JDBC is used to read Oracle's US7ASCII Encoded chinese garbled characters and the bytes occupied by Chinese Characters in different encodings.

Source: Internet
Author: User

JDBC is used to read Oracle's US7ASCII Encoded chinese garbled characters and the bytes occupied by Chinese Characters in different encodings.

Database Version: Oracle 10g

Character Set: SIMPLIFIED CHINESE_CHINA.US7ASCII

JDK: 1.6.0 _ 45

Oracle DRIVER: ojdbc14.jar

It is no problem to use JDBC to operate the database and obtain the connection and execute SQL statements. However, all Chinese characters in the query results are garbled.

Debug shows that when the data is obtained from the database, it is garbled and PL/SQL and other tools are used.

I wonder if the Oracle driver uses the default character set when processing Chinese characters? At this time, in line with the concept of dead horse, the use of mandatory Transcoding of Chinese characters, ASCII code is a subset of the standard ISO-8859-1, maybe use this ISO-8859-1 can get normal Chinese characters? So, first test the use of new String (fieldValue. getBytes ("ISO-8859-1"); the output is still garbled! Think about transcoding, not just getting it in this format, so adjust it to: new String (fieldValue. getBytes ("ISO-8859-1"), "GBK"), test, get it done! However, it is a little troublesome for all places where Chinese characters are used.

It is said that another method can be used: to change the character set of Oracle!

1. Modify the Registry: HKEY_LOCAL_MACHINE \ SOFTWARE \ ORACLE \ HOME0 \ NLS_LANG. The value of HKEY_LOCAL_MACHINE \ SOFTWARE \ ORACLE \ HOME0 \ NLS_LANG is SIMPLIFIED CHINESE_CHINA.ZHS16GBK.

2. modify a system variable NLS_LANG.

The above two methods, the second method has been tried, you can. First, no tests were conducted in the current environment.

In addition, the obtained Chinese characters are written into another oracle 11g Database, and it is found that Chinese characters are not stored in one Chinese Character in two bytes, but one Chinese Character in three bytes!

After checking, we found that the character set is AL32UTF8. Generally, the default Chinese Character Set is three bytes. Therefore, we need to expand the field length of the target database table. For Chinese characters, oralce and the newer sqlserver both support nvarchar format. For nvarchar fields, whether they are Chinese characters, numbers, characters, or English letters, each character occupies one character.
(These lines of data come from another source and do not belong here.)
## flow/config.mk

```make
export PLATFORM = sky130hd
export DESIGN_NAME = parking_system_top
export DESIGN_NICKNAME = parking_system_top
export VERILOG_FILES = /design/flow/design.v
export SDC_FILE = /design/flow/constraint.sdc
export NUM_CORES = 4
export LEC_CHECK = 1
export CORE_UTILIZATION = 30
```

## flow/constraint.sdc

```tcl
current_design parking_system_top

set clk_period 6.4
set clk_io_pct 0.2

create_clock -name clk0 -period $clk_period [get_ports {clk}]

set non_clock_inputs [all_inputs -no_clocks]
set_input_delay [expr $clk_period * $clk_io_pct] -clock clk0 $non_clock_inputs
set_output_delay [expr $clk_period * $clk_io_pct] -clock clk0 [all_outputs]
```

## flow/run.sh

```bash
#!/bin/bash
# OpenROAD 26Q1-2900-gdf79404cd8, Yosys 0.63+post, stock flow scripts
make -C /OpenROAD-flow-scripts/flow DESIGN_CONFIG=/design/flow/config.mk WORK_HOME=/design/flow/orfs finish
```

## flow/design.v

```verilog
module car_enter_exit (
  input clk, reset,
  input car_enter, car_exit,
  input [2:0] car_sel,
  input [9:0] timer_count,
  output reg car1_state, car2_state, car3_state,
  output reg [9:0] car1_enter_time, car2_enter_time, car3_enter_time,
  output reg [9:0] car1_count, car2_count, car3_count,
  output reg [9:0] car1_cost, car2_cost, car3_cost,
  output reg [9:0] current_cost,
  output reg write_entry,
  output reg write_cost,
  output reg [9:0] entry_time_in,
  output reg [9:0] cost_in
);
    always @(posedge clk or posedge reset) begin
        if (reset) begin
            car1_count <= 10'd0;
            car2_count <= 10'd0;
            car3_count <= 10'd0;
            current_cost <= 10'd0;
            car1_state <= 0;  
            car2_state <= 0;  
            car3_state <= 0;  
            car1_cost <= 10'd0;  
            car2_cost <= 10'd0;  
            car3_cost <= 10'd0;  
            car1_enter_time <= 10'd0;  
            car2_enter_time <= 10'd0;  
            car3_enter_time <= 10'd0;  
            write_entry <= 1'b0;
            write_cost <= 1'b0;
            entry_time_in <= 10'd0;
            cost_in <= 10'd0;
        end else begin
            if (car_enter) begin
                case (car_sel)
                    3'b001: begin
                            car1_enter_time <= timer_count;
                            car1_state <= 1;  
                            car1_cost <= 10'd0;  
                            current_cost <= 10'd0;  
                            write_entry <= 1'b1;
                            entry_time_in <= timer_count;
                            cost_in <= 10'd0;
                    end
                    3'b010: begin
                            car2_enter_time <= timer_count;
                            car2_state <= 1;  
                            car2_cost <= 10'd0;  
                            current_cost <= 10'd0;  
                            write_entry <= 1'b1;
                            entry_time_in <= timer_count;
                            cost_in <= 10'd0;
                    end
                    3'b100: begin
                            car3_enter_time <= timer_count;
                            car3_state <= 1;  
                            car3_cost <= 10'd0;  
                            current_cost <= 10'd0;  
                            write_entry <= 1'b1;
                            entry_time_in <= timer_count;
                            cost_in <= 10'd0;
                    end
                    default: begin
                            current_cost <= 10'd0;  
                            write_entry <= 1'b0;
                            write_cost <= 1'b0;
                    end
                endcase
            end else if (car_exit) begin
                case (car_sel)
                    3'b001: begin
                            if (car1_state) begin  
                                car1_state <= 0;  
                                car1_cost <= (timer_count - car1_enter_time);  
                                current_cost <= (timer_count - car1_enter_time);  
                                car1_enter_time <= 10'd0;  
                                write_cost <= 1'b1;
                                cost_in <= (timer_count - car1_enter_time);
                            end
                    end
                    3'b010: begin
                            if (car2_state) begin  
                                car2_state <= 0;  
                                car2_cost <= (timer_count - car2_enter_time);  
                                current_cost <= (timer_count - car2_enter_time);  
                                car2_enter_time <= 10'd0;  
                                write_cost <= 1'b1;
                                cost_in <= (timer_count - car2_enter_time);
                            end
                    end
                    3'b100: begin
                            if (car3_state) begin  
                                car3_state <= 0;  
                                car3_cost <= (timer_count - car3_enter_time);  
                                current_cost <= (timer_count - car3_enter_time);  
                                car3_enter_time <= 10'd0;  
                                write_cost <= 1'b1;
                                cost_in <= (timer_count - car3_enter_time);
                            end
                    end
                    default: begin
                            current_cost <= 10'd0;  
                            write_entry <= 1'b0;
                            write_cost <= 1'b0;
                    end
                endcase
            end else begin
                write_entry <= 1'b0;
                write_cost <= 1'b0;
            end
        end
    end
endmodule
module clk_div (
    input clk,
    input reset,
    output reg CLK1Hz
);
    reg [25:0] count;
    always @(posedge clk or posedge reset) begin
        if (reset) begin
            count <= 26'd0;
            CLK1Hz <= 1'b0;
        end else begin
            if (count >= 26'd24999999) begin   
                count <= 26'd0;
                CLK1Hz <= ~CLK1Hz;   
            end else begin
                count <= count + 1'b1;
            end
        end
    end
endmodule
module flags (
    input clk,
    input reset,
    input car1_state,
    input car2_state,
    input car3_state,
    output reg full_flag,
    output reg empty_flag
);
    always @(posedge clk or posedge reset) begin
        if (reset) begin
            full_flag <= 0;
            empty_flag <= 1;
        end else begin
            if (car1_state && car2_state && car3_state) begin
                full_flag <= 1;  
                empty_flag <= 0;  
            end else if (!car1_state && !car2_state && !car3_state) begin
                full_flag <= 0;  
                empty_flag <= 1;  
            end else begin
                full_flag <= 0;  
                empty_flag <= 0;  
            end
        end
    end
endmodule
module memory (
    input clk,
    input reset,
    input [2:0] car_sel,          
    input write_entry,            
    input write_cost,             
    input [9:0] entry_time_in,    
    input [9:0] cost_in,          
    output reg [9:0] entry_time_out,  
    output reg [9:0] cost_out         
);
    reg [9:0] entry_time_mem [2:0];
    reg [9:0] cost_mem [2:0];
    integer i;
    reg [1:0] car_index;
    always @(*) begin
        case (car_sel)
            3'b001: car_index = 2'd0;   
            3'b010: car_index = 2'd1;   
            3'b100: car_index = 2'd2;   
            default: car_index = 2'd0;  
        endcase
    end
    always @(posedge clk or posedge reset) begin
        if (reset) begin
            for (i = 0; i < 3; i = i + 1) begin
                entry_time_mem[i] <= 10'd0;
                cost_mem[i] <= 10'd0;
            end
        end else begin
            if (write_entry) begin
                entry_time_mem[car_index] <= entry_time_in;
            end
            if (write_cost) begin
                cost_mem[car_index] <= cost_in;
            end
        end
    end
    always @(*) begin
        entry_time_out = entry_time_mem[car_index];
        cost_out = cost_mem[car_index];
    end
endmodule
module parking_system_top (
    input clk,
    input reset,
    input car_enter,
    input car_exit,
    input [2:0] car_sel,          
    output wire car1_state,
    output wire car2_state,
    output wire car3_state,
    output full_flag,
    output empty_flag,
    output [6:0] led_timer_1,
    output [6:0] led_timer_2,
    output [6:0] led_timer_3,
    output [6:0] led_cost_1,
    output [6:0] led_cost_2,
    output [6:0] led_cost_3
);
    wire [9:0] timer_count;
    wire [9:0] car1_enter_time, car2_enter_time, car3_enter_time;
    wire [9:0] car1_cost, car2_cost, car3_cost;
    wire [9:0] car1_count, car2_count, car3_count;
    wire [9:0] current_cost;
    wire write_entry;
    wire write_cost;
    wire [9:0] entry_time_in;
    wire [9:0] cost_in;
    wire [9:0] entry_time_out;
    wire [9:0] cost_out;
    wire CLK1Hz;
    reg [3:0] bcd_units;     
    reg [3:0] bcd_tens;      
    reg [3:0] bcd_hundreds;  
    reg [3:0] timer_units;     
    reg [3:0] timer_tens;      
    reg [3:0] timer_hundreds;  
    always @(*) begin
        timer_units = timer_count % 10;
        timer_tens = (timer_count / 10) % 10;
        timer_hundreds = (timer_count / 100) % 10;
    end
    seven_seg timer_display1 (
        .A(timer_units[3]),
        .B(timer_units[2]),
        .C(timer_units[1]),
        .D(timer_units[0]),
        .led_a(led_timer_3[0]),
        .led_b(led_timer_3[1]),
        .led_c(led_timer_3[2]),
        .led_d(led_timer_3[3]),
        .led_e(led_timer_3[4]),
        .led_f(led_timer_3[5]),
        .led_g(led_timer_3[6])
    );
    seven_seg timer_display2 (
        .A(timer_tens[3]),
        .B(timer_tens[2]),
        .C(timer_tens[1]),
        .D(timer_tens[0]),
        .led_a(led_timer_2[0]),
        .led_b(led_timer_2[1]),
        .led_c(led_timer_2[2]),
        .led_d(led_timer_2[3]),
        .led_e(led_timer_2[4]),
        .led_f(led_timer_2[5]),
        .led_g(led_timer_2[6])
    );
    seven_seg timer_display3 (
        .A(timer_hundreds[3]),
        .B(timer_hundreds[2]),
        .C(timer_hundreds[1]),
        .D(timer_hundreds[0]),
        .led_a(led_timer_1[0]),
        .led_b(led_timer_1[1]),
        .led_c(led_timer_1[2]),
        .led_d(led_timer_1[3]),
        .led_e(led_timer_1[4]),
        .led_f(led_timer_1[5]),
        .led_g(led_timer_1[6])
    );
    always @(*) begin
        bcd_units = current_cost % 10;
        bcd_tens = (current_cost / 10) % 10;
        bcd_hundreds = (current_cost / 100) % 10;
    end
    clk_div clk_div_inst (
        .clk(clk),
        .reset(reset),
        .CLK1Hz(CLK1Hz)
    );
    timer timer_inst (
        .clk(CLK1Hz),
        .reset(reset),
        .timer_count(timer_count)
    );
    car_enter_exit car_ctrl (
        .clk(clk),
        .reset(reset),
        .car_enter(car_enter),
        .car_exit(car_exit),
        .car_sel(car_sel),
        .timer_count(timer_count),
        .car1_state(car1_state),
        .car2_state(car2_state),
        .car3_state(car3_state),
        .car1_enter_time(car1_enter_time),
        .car2_enter_time(car2_enter_time),
        .car3_enter_time(car3_enter_time),
        .car1_count(car1_count),
        .car2_count(car2_count),
        .car3_count(car3_count),
        .car1_cost(car1_cost),
        .car2_cost(car2_cost),
        .car3_cost(car3_cost),
        .current_cost(current_cost),
        .write_entry(write_entry),
        .write_cost(write_cost),
        .entry_time_in(entry_time_in),
        .cost_in(cost_in)
    );
    memory mem (
        .clk(clk),
        .reset(reset),
        .car_sel(car_sel),
        .write_entry(write_entry),
        .write_cost(write_cost),
        .entry_time_in(entry_time_in),
        .cost_in(cost_in),
        .entry_time_out(entry_time_out),
        .cost_out(cost_out)
    );
    flags flag_ctrl (
        .clk(clk),
        .reset(reset),
        .car1_state(car1_state),
        .car2_state(car2_state),
        .car3_state(car3_state),
        .full_flag(full_flag),
        .empty_flag(empty_flag)
    );
    seven_seg cost_display1 (
        .A(bcd_units[3]),
        .B(bcd_units[2]),
        .C(bcd_units[1]),
        .D(bcd_units[0]),
        .led_a(led_cost_3[0]),
        .led_b(led_cost_3[1]),
        .led_c(led_cost_3[2]),
        .led_d(led_cost_3[3]),
        .led_e(led_cost_3[4]),
        .led_f(led_cost_3[5]),
        .led_g(led_cost_3[6])
    );
    seven_seg cost_display2 (
        .A(bcd_tens[3]),
        .B(bcd_tens[2]),
        .C(bcd_tens[1]),
        .D(bcd_tens[0]),
        .led_a(led_cost_2[0]),
        .led_b(led_cost_2[1]),
        .led_c(led_cost_2[2]),
        .led_d(led_cost_2[3]),
        .led_e(led_cost_2[4]),
        .led_f(led_cost_2[5]),
        .led_g(led_cost_2[6])
    );
    seven_seg cost_display3 (
        .A(bcd_hundreds[3]),
        .B(bcd_hundreds[2]),
        .C(bcd_hundreds[1]),
        .D(bcd_hundreds[0]),
        .led_a(led_cost_1[0]),
        .led_b(led_cost_1[1]),
        .led_c(led_cost_1[2]),
        .led_d(led_cost_1[3]),
        .led_e(led_cost_1[4]),
        .led_f(led_cost_1[5]),
        .led_g(led_cost_1[6])
    );
endmodule
module seven_seg (A, B, C, D, led_a, led_b, led_c, led_d, led_e, led_f, led_g);
	input A, B, C, D;
	output led_a, led_b, led_c, led_d, led_e, led_f, 
             led_g;
	assign led_a = ~(A | C | B&D | ~B&~D);
	assign led_b = ~(~B | ~C&~D | C&D);
	assign led_c = ~(B | ~C | D);
	assign led_d = ~(~B&~D | C&~D | B&~C&D | ~B&C | A);
	assign led_e = ~(~B&~D | C&~D);
	assign led_f = ~(A | ~C&~D | B&~C | B&~D);
	assign led_g = ~(A | B&~C | ~B&C | C&~D);
endmodule
module timer (
    input clk, reset,
    output reg [9:0] timer_count  
);
always @(posedge clk or posedge reset)
begin
    if(reset)  
        timer_count <= 10'b0000000000;  
    else if(timer_count >= 10'd999)  
        timer_count <= 10'b0000000000;  
    else
        timer_count <= timer_count + 10'b0000000001;  
end
endmodule
```

==> metrics.cfg <==
[run_status]
outcome = complete, but fails checks
violations = negative setup slack

[synthesis]
yosys_area_um2 = 11000
numSynthFlops = 82
syn_avg_cell_area_um2 = 7.44
ys_types = 122
synth_async_sr_flop_share = 1.00
common_cells = 156 x nor2_1, 133 x nand2_1, 92 x o21ai_0
synth.most_common_cell = nor2_1
seq_area_frac_synth = 0.187
top_cells_by_area = dfrtp_1 19%, nor2_1 5.3%, nand2_1 4.6%
synth-edff-count = 0
top_area_cell = dfrtp_1
ys_cells = 1472
syn_inst = 1472
synth_warnings = 8
synth-main-ff-cell = dfrtp_1
synth_top_area_share = 0.185
netlist_area_um2 = 11000

[cts]
cts_tree = yes
cts-root-buf = clkbuf_16
cts_made_buffers = 9
clk_pin_slew_ns = 0.06
clk_latency_ns = 0.33
h-tree-depth = 3
cts_hold_buf = 0
clk_path_buf_depth = 2

[setup_path]
cp.arrival_ns = 6.79
critPathLaunchType = register
crit_buf_inv = 7
cp_common_cell = buf_4
critPathMaxStageDelay_ns = 0.40
cp_max_fo = 7
crit_required_ns = 5.12
cp_top_family = AND-OR/OR-AND gates
critPathCaptureType = primary output
cpMaxStageDelayCell = o211ai_1
worstSetupPathType = reg2out

[layout]
fin_area_um2 = 13700
fillers = 3472
drive_above_1_share = 0.237
postLayoutCoreUtil = 0.384
area_delta_synth_final_pct = 25.3

[power]
clock_power_share = 0.102
p_sw_w = 0.00192
ir_drop_mv = 0.441
p_leak_nw = 5.73
powerDensity_nw_per_um2 = 362
seqPwrFrac = 0.114
p_int_w = 0.00305
swShare = 0.386
p_total_w = 0.00497
p_comb_frac = 0.784

[die]
chip_area_um2 = 37300
rows = 69
die_h_um = 193
ios = 54
core_area_um2 = 35700
die_w_um = 193
fp-utilization = 0.306

[global_routing]
grt_pass1_vias = 10373
grt_max_degree = 55
grt_overflow = 0
antenna_found_initial = 0
grt_pass1_wl_mm = 51.2
grt_use_total = 0.166

[route]
vias = 11620
n_antenna_cell = 0
drc = 0
ant_nets = 0
routed_wl_mm = 31.2
detail_route.iter0.violations = 1019
dr.pass1.iters = 5
drt-vias-per-instance = 5.58
wl_per_cell_um = 15.0

[placed_design]
finalWeightedCongestion = 0.957
pre_cts_ws_ns = -1.42
port_buffers = 53
place_area_um2 = 12700
hpwl_mm = 22.9

[job]
maxCapViolCount = 0
warnings = 34

[timing]
period_needed_ns = 8.07
drv_slew = 0
finalClockSkew_ns = 0.00920
tns_ns = -18.47
unclocked_regs = 10
setup_viol = 14
fmax_ghz = 0.124
setup_ws_ns = -1.67
hold_viol_final = 0
period_used_share = 1.26
untimed_endpoints = 31
tightest_slew_ns = 0.928
relSlewSlack = 0.381
rsz0062_at_grt = yes

[worst_hold_path]
hold_class = reg2reg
If you are not sure how many characters a Chinese character currently occupies, you can use select length ('Hank') from dual; to view it.

Currently, the US7ASCII character set is rarely used by new systems. This may happen to some older legacy systems. Pay attention to the details!

Related Article

Contact Us

The content source of this page is from Internet, which doesn't represent Alibaba Cloud's opinion; products and services mentioned on that page don't have any relationship with Alibaba Cloud. If the content of the page makes you feel confusing, please write us an email, we will handle the problem within 5 days after receiving your email.

If you find any instances of plagiarism from the community, please send an email to: info-contact@alibabacloud.com and provide relevant evidence. A staff member will contact you within 5 working days.

A Free Trial That Lets You Build Big!

Start building with 50+ products and up to 12 months usage for Elastic Compute Service

  • Sales Support

    1 on 1 presale consultation

  • After-Sales Support

    24/7 Technical Support 6 Free Tickets per Quarter Faster Response

  • Alibaba Cloud offers highly flexible support services tailored to meet your exact needs.